Stored data

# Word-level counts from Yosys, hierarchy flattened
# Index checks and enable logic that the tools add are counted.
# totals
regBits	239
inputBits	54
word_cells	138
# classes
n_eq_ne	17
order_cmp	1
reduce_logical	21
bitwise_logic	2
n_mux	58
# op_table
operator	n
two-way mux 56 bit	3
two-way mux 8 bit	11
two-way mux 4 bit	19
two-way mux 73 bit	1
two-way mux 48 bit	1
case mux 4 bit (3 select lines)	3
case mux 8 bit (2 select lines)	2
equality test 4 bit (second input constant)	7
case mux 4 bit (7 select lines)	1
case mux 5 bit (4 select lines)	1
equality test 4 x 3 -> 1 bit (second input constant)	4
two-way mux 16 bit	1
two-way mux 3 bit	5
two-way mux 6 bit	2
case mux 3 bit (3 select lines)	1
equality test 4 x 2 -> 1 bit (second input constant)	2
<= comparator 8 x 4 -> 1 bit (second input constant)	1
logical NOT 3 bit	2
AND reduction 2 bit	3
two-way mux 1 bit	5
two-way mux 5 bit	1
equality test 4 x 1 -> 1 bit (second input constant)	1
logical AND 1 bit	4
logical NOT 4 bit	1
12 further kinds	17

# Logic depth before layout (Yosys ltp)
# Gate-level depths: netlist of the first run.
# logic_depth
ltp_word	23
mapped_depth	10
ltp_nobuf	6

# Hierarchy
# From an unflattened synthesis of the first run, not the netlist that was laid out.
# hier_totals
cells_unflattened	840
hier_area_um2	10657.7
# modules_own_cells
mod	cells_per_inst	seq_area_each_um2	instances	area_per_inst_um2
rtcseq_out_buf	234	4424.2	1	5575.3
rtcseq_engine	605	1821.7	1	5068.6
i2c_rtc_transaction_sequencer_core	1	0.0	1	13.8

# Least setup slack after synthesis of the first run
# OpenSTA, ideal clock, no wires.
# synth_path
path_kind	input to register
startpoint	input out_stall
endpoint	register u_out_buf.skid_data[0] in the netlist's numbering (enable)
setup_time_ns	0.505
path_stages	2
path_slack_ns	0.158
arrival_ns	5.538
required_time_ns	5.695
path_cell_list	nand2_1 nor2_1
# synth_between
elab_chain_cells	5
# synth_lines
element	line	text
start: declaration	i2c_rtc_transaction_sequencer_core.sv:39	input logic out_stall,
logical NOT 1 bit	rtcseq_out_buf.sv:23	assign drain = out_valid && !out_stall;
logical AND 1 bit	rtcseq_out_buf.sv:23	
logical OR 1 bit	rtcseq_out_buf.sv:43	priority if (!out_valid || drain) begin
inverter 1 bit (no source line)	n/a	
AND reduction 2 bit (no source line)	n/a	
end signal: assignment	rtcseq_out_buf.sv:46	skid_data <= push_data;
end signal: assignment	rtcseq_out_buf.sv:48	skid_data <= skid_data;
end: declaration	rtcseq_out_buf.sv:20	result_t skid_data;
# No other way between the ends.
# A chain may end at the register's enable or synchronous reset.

[WHAT THIS TASK INVOLVES]: Could you reproduce exactly the lines of the entries above, from the one with "case mux 4 bit (7" through the one with "# Logic depth before layout (Yosys ltp)", and nothing else?

[SOLUTION FOR THIS TASK]:
case mux 4 bit (7 select lines)	1
case mux 5 bit (4 select lines)	1
equality test 4 x 3 -> 1 bit (second input constant)	4
two-way mux 16 bit	1
two-way mux 3 bit	5
two-way mux 6 bit	2
case mux 3 bit (3 select lines)	1
equality test 4 x 2 -> 1 bit (second input constant)	2
<= comparator 8 x 4 -> 1 bit (second input constant)	1
logical NOT 3 bit	2
AND reduction 2 bit	3
two-way mux 1 bit	5
two-way mux 5 bit	1
equality test 4 x 1 -> 1 bit (second input constant)	1
logical AND 1 bit	4
logical NOT 4 bit	1
12 further kinds	17

# Logic depth before layout (Yosys ltp)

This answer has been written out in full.